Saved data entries
Segment Open
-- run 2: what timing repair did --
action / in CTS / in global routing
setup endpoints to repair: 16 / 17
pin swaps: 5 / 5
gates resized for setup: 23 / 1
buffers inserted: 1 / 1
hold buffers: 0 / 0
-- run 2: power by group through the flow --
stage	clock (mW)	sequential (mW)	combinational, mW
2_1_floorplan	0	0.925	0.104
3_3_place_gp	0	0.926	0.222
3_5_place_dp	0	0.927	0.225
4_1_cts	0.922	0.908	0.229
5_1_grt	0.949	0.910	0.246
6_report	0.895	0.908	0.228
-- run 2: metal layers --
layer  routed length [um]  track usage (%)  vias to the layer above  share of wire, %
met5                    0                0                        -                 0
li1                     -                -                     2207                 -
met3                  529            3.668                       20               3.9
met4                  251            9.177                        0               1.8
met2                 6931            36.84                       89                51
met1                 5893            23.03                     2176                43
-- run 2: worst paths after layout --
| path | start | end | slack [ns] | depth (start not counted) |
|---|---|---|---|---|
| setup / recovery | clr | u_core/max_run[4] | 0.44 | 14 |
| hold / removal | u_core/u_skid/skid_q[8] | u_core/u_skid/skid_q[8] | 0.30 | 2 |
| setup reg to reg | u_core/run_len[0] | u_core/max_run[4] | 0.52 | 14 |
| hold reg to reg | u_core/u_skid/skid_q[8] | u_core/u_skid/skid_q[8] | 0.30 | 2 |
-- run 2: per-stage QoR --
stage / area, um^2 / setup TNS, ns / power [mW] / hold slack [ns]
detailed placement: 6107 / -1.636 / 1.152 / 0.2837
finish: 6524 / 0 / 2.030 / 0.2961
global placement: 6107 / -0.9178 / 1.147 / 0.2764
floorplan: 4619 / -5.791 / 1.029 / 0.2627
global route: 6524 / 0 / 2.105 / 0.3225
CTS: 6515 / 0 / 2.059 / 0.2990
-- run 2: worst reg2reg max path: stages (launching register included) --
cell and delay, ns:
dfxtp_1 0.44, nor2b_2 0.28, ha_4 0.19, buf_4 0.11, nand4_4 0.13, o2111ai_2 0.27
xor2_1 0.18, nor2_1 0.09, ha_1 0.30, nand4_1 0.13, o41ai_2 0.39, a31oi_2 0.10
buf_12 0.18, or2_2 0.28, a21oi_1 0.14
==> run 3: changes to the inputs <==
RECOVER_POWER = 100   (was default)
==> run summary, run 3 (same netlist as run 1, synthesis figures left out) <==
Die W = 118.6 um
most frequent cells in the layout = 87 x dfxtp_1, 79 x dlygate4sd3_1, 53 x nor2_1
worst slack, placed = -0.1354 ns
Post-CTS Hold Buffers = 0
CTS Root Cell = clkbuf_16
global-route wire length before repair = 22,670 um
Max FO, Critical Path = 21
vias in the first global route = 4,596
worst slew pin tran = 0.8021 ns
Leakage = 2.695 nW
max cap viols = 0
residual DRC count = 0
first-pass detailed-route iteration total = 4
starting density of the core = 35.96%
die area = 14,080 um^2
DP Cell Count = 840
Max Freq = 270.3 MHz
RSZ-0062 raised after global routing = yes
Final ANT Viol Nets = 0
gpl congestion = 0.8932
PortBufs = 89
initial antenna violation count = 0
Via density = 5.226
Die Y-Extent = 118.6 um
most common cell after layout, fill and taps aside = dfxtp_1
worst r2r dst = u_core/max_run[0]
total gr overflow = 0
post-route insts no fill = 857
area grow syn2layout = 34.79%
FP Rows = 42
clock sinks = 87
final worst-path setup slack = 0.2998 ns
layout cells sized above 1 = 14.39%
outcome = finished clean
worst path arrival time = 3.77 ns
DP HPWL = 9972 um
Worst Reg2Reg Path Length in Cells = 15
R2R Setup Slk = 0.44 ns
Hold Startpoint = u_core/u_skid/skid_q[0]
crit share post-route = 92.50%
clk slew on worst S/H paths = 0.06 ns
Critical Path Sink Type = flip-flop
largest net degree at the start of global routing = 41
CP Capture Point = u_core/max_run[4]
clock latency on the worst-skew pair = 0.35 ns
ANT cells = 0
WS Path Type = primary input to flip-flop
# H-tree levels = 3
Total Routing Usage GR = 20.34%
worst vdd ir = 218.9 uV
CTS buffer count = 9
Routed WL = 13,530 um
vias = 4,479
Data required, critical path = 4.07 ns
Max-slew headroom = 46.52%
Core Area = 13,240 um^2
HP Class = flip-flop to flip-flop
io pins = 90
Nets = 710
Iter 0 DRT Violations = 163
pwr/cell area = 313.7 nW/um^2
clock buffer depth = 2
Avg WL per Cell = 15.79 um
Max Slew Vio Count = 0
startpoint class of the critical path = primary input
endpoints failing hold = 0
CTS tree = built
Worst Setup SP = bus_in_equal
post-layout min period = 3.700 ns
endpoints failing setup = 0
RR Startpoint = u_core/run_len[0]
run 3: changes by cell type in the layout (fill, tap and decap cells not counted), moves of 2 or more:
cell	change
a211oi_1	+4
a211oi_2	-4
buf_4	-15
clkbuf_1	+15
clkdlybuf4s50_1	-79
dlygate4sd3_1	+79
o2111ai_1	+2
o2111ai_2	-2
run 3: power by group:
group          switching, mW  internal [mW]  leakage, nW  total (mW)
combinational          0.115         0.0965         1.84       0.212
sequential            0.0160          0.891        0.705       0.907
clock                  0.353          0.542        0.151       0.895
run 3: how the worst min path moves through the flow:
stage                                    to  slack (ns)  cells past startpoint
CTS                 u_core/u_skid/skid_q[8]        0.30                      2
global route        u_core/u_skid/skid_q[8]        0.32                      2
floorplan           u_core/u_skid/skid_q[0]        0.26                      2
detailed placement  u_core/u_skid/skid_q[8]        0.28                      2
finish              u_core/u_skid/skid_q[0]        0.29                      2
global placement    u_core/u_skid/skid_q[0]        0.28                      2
**config.mk**
```make
export PLATFORM = sky130hd
export DESIGN_NAME = times_table_sweeper
export DESIGN_NICKNAME = d
export VERILOG_FILES = /design/src/rtl/times_table_sweeper.sv
export SDC_FILE = /design/constraint.sdc
export NUM_CORES = 1
export LEC_CHECK = 0
export BUFFER_PORTS_ARGS = -buffer_cell sky130_fd_sc_hd__buf_2
export CELL_PAD_IN_SITES_DETAIL_PLACEMENT = 0
export CELL_PAD_IN_SITES_GLOBAL_PLACEMENT = 1
export CORE_UTILIZATION = 41
export CTS_BUF_LIST = sky130_fd_sc_hd__clkbuf_8
export DETAILED_ROUTE_END_ITERATION = 8
export GPL_TIMING_DRIVEN = 0
export MAX_ROUTING_LAYER = met4
export PLACE_DENSITY = 0.78
export SLEW_MARGIN = 20
export SYNTH_ARGS = -nofsm -noshare
export SYNTH_HDL_FRONTEND = slang
export SYNTH_SLANG_ARGS = --single-unit
```
**constraint.sdc**
```tcl
create_clock -name clk -period 8.65 [get_ports clk]
set_clock_uncertainty 0.2 [all_clocks]
set_input_delay 0.865 -clock clk [delete_from_list [all_inputs] [get_ports clk]]
set_output_delay 0.865 -clock clk [all_outputs]
set_load 0.05 [all_outputs]
```
**src/rtl/times_table_sweeper.sv**
```systemverilog
`default_nettype none
// ============================================================================
// Module  : times_table_sweeper
// Brief   : Built-in self-test driver/checker for a 3x3-bit multiplier memory.
//           Walks all 64 (a,b) pairs, strobes a read for each one, samples the
//           returned product LATENCY edges later and tallies mismatches.
// Revision: 1.0 - initial release
// ============================================================================
module times_table_sweeper #(
  parameter int LATENCY = 2
) (
  input  logic       clk,
  input  logic       rst_n,
  input  logic       start,
  output logic [2:0] a,
  output logic [2:0] b,
  output logic       read,
  input  logic [5:0] result,
  output logic       busy,
  output logic       done,
  output logic [6:0] err_count,
  output logic       fail_seen,
  output logic [5:0] first_fail
);

  localparam logic [2:0] S_IDLE  = 3'd0;
  localparam logic [2:0] S_ISSUE = 3'd1;
  localparam logic [2:0] S_WAIT  = 3'd2;
  localparam logic [2:0] S_GAP   = 3'd3;
  localparam logic [2:0] S_TAIL  = 3'd4;
  localparam logic [2:0] S_FIN   = 3'd5;

  // Value of the latency counter on the cycle before the sample edge.
  localparam logic [2:0] LAT_M1 = 3'(LATENCY - 1);

  logic [2:0] state;
  logic [2:0] state_nxt;
  logic [5:0] idx;
  logic [2:0] lat_cnt;
  logic       sample;
  logic       last;
  logic [5:0] expected;
  logic       mismatch;

  // The edge that closes this cycle is the sample edge for the current pair.
  // With LATENCY=1 that is the edge leaving ISSUE, so WAIT is never entered.
  assign sample   = ((state == S_ISSUE) && (LATENCY == 1)) ||
                    ((state == S_WAIT) && (lat_cnt == LAT_M1));
  assign last     = (idx == 6'd63);
  assign expected = {3'b000, idx[5:3]} * {3'b000, idx[2:0]};
  assign mismatch = (result != expected);

  // State register.
  always_ff @(posedge clk or negedge rst_n) begin
    if (!rst_n) state <= S_IDLE;
    else        state <= state_nxt;
  end

  // Next-state logic. After the final sample a one-cycle TAIL keeps the done
  // pulse on the same LATENCY+1 cadence as the reads (done at S+64*(L+1)).
  always_comb begin
    state_nxt = state;
    case (state)
      S_IDLE:  if (start) state_nxt = S_ISSUE;
      S_ISSUE: begin
        if (sample) state_nxt = last ? S_TAIL : S_GAP;
        else        state_nxt = S_WAIT;
      end
      S_WAIT:  if (sample) state_nxt = last ? S_TAIL : S_GAP;
      S_GAP:   state_nxt = S_ISSUE;
      S_TAIL:  state_nxt = S_FIN;
      S_FIN:   state_nxt = S_IDLE;
      default: state_nxt = S_IDLE;
    endcase
  end

  // Outputs are decoded from registered state only; a/b come from the index.
  always_comb begin
    read = (state == S_ISSUE);
    busy = (state == S_ISSUE) || (state == S_WAIT) ||
           (state == S_GAP)   || (state == S_TAIL);
    done = (state == S_FIN);
    a    = idx[5:3];
    b    = idx[2:0];
  end

  // Pair index, latency counter and mismatch bookkeeping.
  always_ff @(posedge clk or negedge rst_n) begin
    if (!rst_n) begin
      idx        <= 6'd0;
      lat_cnt    <= 3'd0;
      err_count  <= 7'd0;
      fail_seen  <= 1'b0;
      first_fail <= 6'd0;
    end else begin
      if ((state == S_IDLE) && start) begin
        idx        <= 6'd0;
        err_count  <= 7'd0;
        fail_seen  <= 1'b0;
        first_fail <= 6'd0;
      end

      if (state == S_ISSUE)     lat_cnt <= 3'd1;
      else if (state == S_WAIT) lat_cnt <= lat_cnt + 3'd1;

      if (sample) begin
        if (mismatch) begin
          err_count <= err_count + 7'd1;
          if (!fail_seen) begin
            first_fail <= idx;
            fail_seen  <= 1'b1;
          end
        end
        // Index stops at 63; a/b keep showing (7,7) until the next start.
        if (!last) idx <= idx + 6'd1;
      end
    end
  end

endmodule
`default_nettype wire
```
==> flow_metrics.tcl, run 1 <==
set metrics [dict create \
    setup_violations 0 \
    first_pass_iters 4 \
    post_cts_buffers 0 \
    r2r_cells 11 \
    start_util_pct 44.16 \
    synth_seq_cells 26 \
    hold_path_class "register to register" \
    cap_violations 0 \
    crit_type "register to register" \
    cp.arrival_ns 3.49 \
    die-area_sq_um 4320 \
    rrSetupSlack_ns 5.12 \
    syn-instance-count 181 \
    synth_cell_types 43 \
    first_iter_violations 51 \
    avgRoutedWirePerCell_microns 13.85 \
    seqCellArea_sq_um 650.6 \
    yosysMostFrequentCell "dfrtp_1" \
    fp-row-count 22 \
    synthTopCellsByCount "dfrtp_1, nand2_1, nor2_1" \
    ir_drop_v 0.0001247 \
    cp-end-kind "register" \
    tritoncts "built" \
    maxSlewHeadroom_pct 60.12 \
    synth_area_per_cell_sq_um 9.201 \
    synth_area_sq_um 1665 \
    grt_start_max_net_pins 27 \
    ios 32 \
    finalHoldViolations 0 \
    place.gp.congestion 0.8115 \
    grt_usage_pct 19.64 \
    tns_ns 0 \
    total_leakage_power_nw 1.007 \
    drt-total-wl_microns 3656 \
    rsz0062_at_grt "no" \
    run_status "finished, final reports clean" \
    power.density_nw_per_um2 275.7 \
    cts_resized 0 \
    coreArea_sq_um 3771 \
    tightest_slew_ns 0.5982 \
    fin_crit_sh_pct 40.80 \
    grt_overflow 0 \
    reg2reg_to "err_count[4]" \
    fin_area_sq_um 1936 \
    crit_required_ns 8.62 \
    fin_nets 237 \
    max_freq_mhz 283.3 \
    synth.area.top_cells "dfrtp_1, ha_1, nand2_1" \
    first_global_vias 1401 \
    ctsHoldBuffers 0 \
    antenna_found_initial 0 \
    htreeDepth 1 \
    whs_endpoint "first_fail[2]" \
    layout_min_cycle_time_ns 3.529 \
    synth_edf_count 0 \
    ys_seq_area_share_pct 39.07 \
    synthArstFlopShare_pct 100.0 \
    root_buffer "clkbuf_8" \
    drive_gt1_share_pct 21.30 \
    dpl.hpwl_microns 2848 \
    hp-start "first_fail[2]" \
    crit_path_start_kind "register" \
    synth_ff_type "dfrtp_1" \
    critPathMaxFanout 8 \
    syn_nets 201 \
    io_buffers 31 \
    synth_top_area_cell "dfrtp_1" \
    multiInputGateArea_sq_um 940.9 \
    yosys_warnings 0 \
    clk_pin_slew_worst_paths_ns 0.09 \
    vias 1392 \
    area_delta_synth_final_pct 16.23 \
    dpl_cell_area_sq_um 1881 \
    drv_slew 0 \
    drc_errors 0 \
    cts_buffers 3 \
    antenna_cells 0 \
    synth_top_area_share_pct 39.07 \
    reg2reg_from "idx[3]" \
    via_per_inst 5.273 \
    fp.dieH_microns 65.73 \
    fillers 346 \
    holdPathStages 2 \
    cts_buffer_depth 2 \
    die_w_microns 65.73 \
    clkLatencyLatePin_ns 0.27 \
    cts.sinks 26 \
    ant_nets 0 \
    grt_first_pass_wirelength_microns 6230 \
]
[cell usage in the layout (no fill, tap or decap), types with 6 or more instances in the layout]
master | Yosys | final
buf_2 | 2 | 33
dfrtp_1 | 26 | 26
nand2_1 | 25 | 25
nor2_1 | 18 | 18
inv_1 | 12 | 12
o21ai_0 | 9 | 9
ha_1 | 9 | 9
mux2i_1 | 8 | 8
nand3_1 | 8 | 8
xnor2_1 | 6 | 6
a21oi_1 | 6 | 6
[worst max-delay path by stage]
stage,endpoint,startpoint,depth (start not counted)
floorplan,err_count[4],idx[3],11
global placement,err_count[4],idx[3],11
detailed placement,err_count[4],idx[3],11
CTS,err_count[4],idx[3],11
global route,err_count[4],idx[3],11
finish,err_count[4],idx[3],11
[registers in the layout, indices dropped and copies added, names as in the netlist]
signal and cells:
idx 6, err_count 7, state 3, first_fail 6, lat_cnt 3, fail_seen 1
[power by group]
part	internal, mW	switching [mW]
Combinational	0.0828	0.190
Clock	0.0408	0.0395
Sequential	0.150	0.0302
Total	0.274	0.260
[per-layer routing]
metal | GRT usage (%) | share of wire (%) | up-vias
met4 | 6.522 | 1.1 | 0
met5 | - | 0 | -
li1 | - | - | 689
met3 | 2.604 | 2.8 | 4
met1 | 23.06 | 45 | 677
met2 | 34.31 | 51 | 22
[critical path, stage by stage (launching register included)]
cell	delay [ns]
dfrtp_1	0.44
inv_1	0.11
nor2_1	0.25
fa_1	0.46
ha_1	0.24
inv_1	0.08
fa_1	0.42
xnor2_1	0.14
nor3_2	0.26
o2111ai_4	0.25
and2_4	0.26
a221o_1	0.31
$ cat config.mk
export PLATFORM = sky130hd
export DESIGN_NAME = bram_msg_reader
export DESIGN_NICKNAME = d
export VERILOG_FILES = /design/src/rtl/bram_msg_reader_pkg.sv /design/src/rtl/bram_msg_reader.sv
export SDC_FILE = /design/constraint.sdc
export NUM_CORES = 1
export LEC_CHECK = 0
export BUFFER_PORTS_ARGS = -buffer_cell sky130_fd_sc_hd__buf_2
export CAP_MARGIN = 0
export CORE_MARGIN = 5
export CORE_UTILIZATION = 49
export CTS_BUF_LIST = sky130_fd_sc_hd__clkbuf_4 sky130_fd_sc_hd__clkbuf_8 sky130_fd_sc_hd__clkbuf_16
export CTS_CLUSTER_DIAMETER = 80
export DETAILED_ROUTE_END_ITERATION = 10
export PLACE_DENSITY = 0.81
export SLEW_MARGIN = 20
export SYNTH_ARGS = -nofsm -noshare
export SYNTH_HDL_FRONTEND = slang
export SYNTH_SLANG_ARGS = --single-unit
$ cat constraint.sdc
create_clock -name clk -period 1.8 [get_ports clk]
set_input_delay 0.09 -clock clk [delete_from_list [all_inputs] [get_ports clk]]
set_output_delay 0.09 -clock clk [all_outputs]
set_load 0.01 [all_outputs]
$ cat src/rtl/bram_msg_reader_pkg.sv
// Shared types and constants for the character-ROM message reader.
package bram_msg_reader_pkg;

    localparam int ROM_AW = 11;
    localparam int ROM_DW = 8;
    localparam int CNT_W  = 12;

    localparam logic [ROM_DW-1:0] DEFAULT_TERMINATOR = 8'hFF;

    typedef enum logic [2:0] {
        ST_IDLE  = 3'd0,
        ST_FETCH = 3'd1,
        ST_LATCH = 3'd2,
        ST_SEND  = 3'd3,
        ST_DONE  = 3'd4
    } state_e;

endpackage

$ cat src/rtl/bram_msg_reader.sv
// Walks the character ROM from BASE_ADDR and streams each byte out over
// valid/ready until the terminator byte or the length cap is reached.
module bram_msg_reader
    import bram_msg_reader_pkg::*;
#(
    parameter logic [ROM_AW-1:0] BASE_ADDR  = 11'h000,
    parameter logic [CNT_W-1:0]  MAX_LEN    = 12'd2048,
    parameter logic [ROM_DW-1:0] TERMINATOR = DEFAULT_TERMINATOR,
    parameter logic              LOOP       = 1'b0
) (
    input  logic              clk,
    input  logic              reset,
    input  logic              start,
    output logic [ROM_AW-1:0] address,
    input  logic [ROM_DW-1:0] output_char,
    output logic [ROM_DW-1:0] char_out,
    output logic              char_valid,
    input  logic              char_ready,
    output logic              busy,
    output logic              done
);

    state_e              state_q, state_d;
    logic [ROM_AW-1:0]   address_q, address_d;
    logic [CNT_W-1:0]    count_q, count_d;
    logic [ROM_DW-1:0]   char_out_q, char_out_d;
    logic                char_valid_q, char_valid_d;
    logic                busy_q, busy_d;
    logic                done_q, done_d;

    // Register every output plus the FSM, address and emitted-character count.
    always_ff @(posedge clk) begin
        if (reset) begin
            state_q      <= ST_IDLE;
            address_q    <= BASE_ADDR;
            count_q      <= '0;
            char_out_q   <= '0;
            char_valid_q <= 1'b0;
            busy_q       <= 1'b0;
            done_q       <= 1'b0;
        end else begin
            state_q      <= state_d;
            address_q    <= address_d;
            count_q      <= count_d;
            char_out_q   <= char_out_d;
            char_valid_q <= char_valid_d;
            busy_q       <= busy_d;
            done_q       <= done_d;
        end
    end

    // Next-state logic: the ROM read is given one FETCH cycle to land, then the
    // byte is inspected in LATCH and either offered downstream or ends the pass.
    always_comb begin
        state_d      = state_q;
        address_d    = address_q;
        count_d      = count_q;
        char_out_d   = char_out_q;
        char_valid_d = char_valid_q;
        done_d       = 1'b0;

        case (state_q)
            ST_IDLE: begin
                address_d = BASE_ADDR;
                count_d   = '0;
                if (start) begin
                    state_d = ST_FETCH;
                end
            end
            ST_FETCH: begin
                state_d = ST_LATCH;
            end
            ST_LATCH: begin
                if ((output_char == TERMINATOR) || (count_q == MAX_LEN)) begin
                    state_d = ST_DONE;
                end else begin
                    char_out_d   = output_char;
                    char_valid_d = 1'b1;
                    state_d      = ST_SEND;
                end
            end
            ST_SEND: begin
                if (char_valid_q && char_ready) begin
                    char_valid_d = 1'b0;
                    address_d    = address_q + 1'b1;
                    count_d      = count_q + 1'b1;
                    state_d      = ST_FETCH;
                end
            end
            ST_DONE: begin
                done_d    = 1'b1;
                address_d = BASE_ADDR;
                count_d   = '0;
                state_d   = LOOP ? ST_FETCH : ST_IDLE;
            end
            default: begin
                state_d = ST_IDLE;
            end
        endcase

        busy_d = (state_d != ST_IDLE);
    end

    assign address    = address_q;
    assign char_out   = char_out_q;
    assign char_valid = char_valid_q;
    assign busy       = busy_q;
    assign done       = done_q;

endmodule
Segment Closed
_Requirement_:
Work out how many lines in the entries contain the string "primary", then reply with that number and nothing more.

_Reply_:
2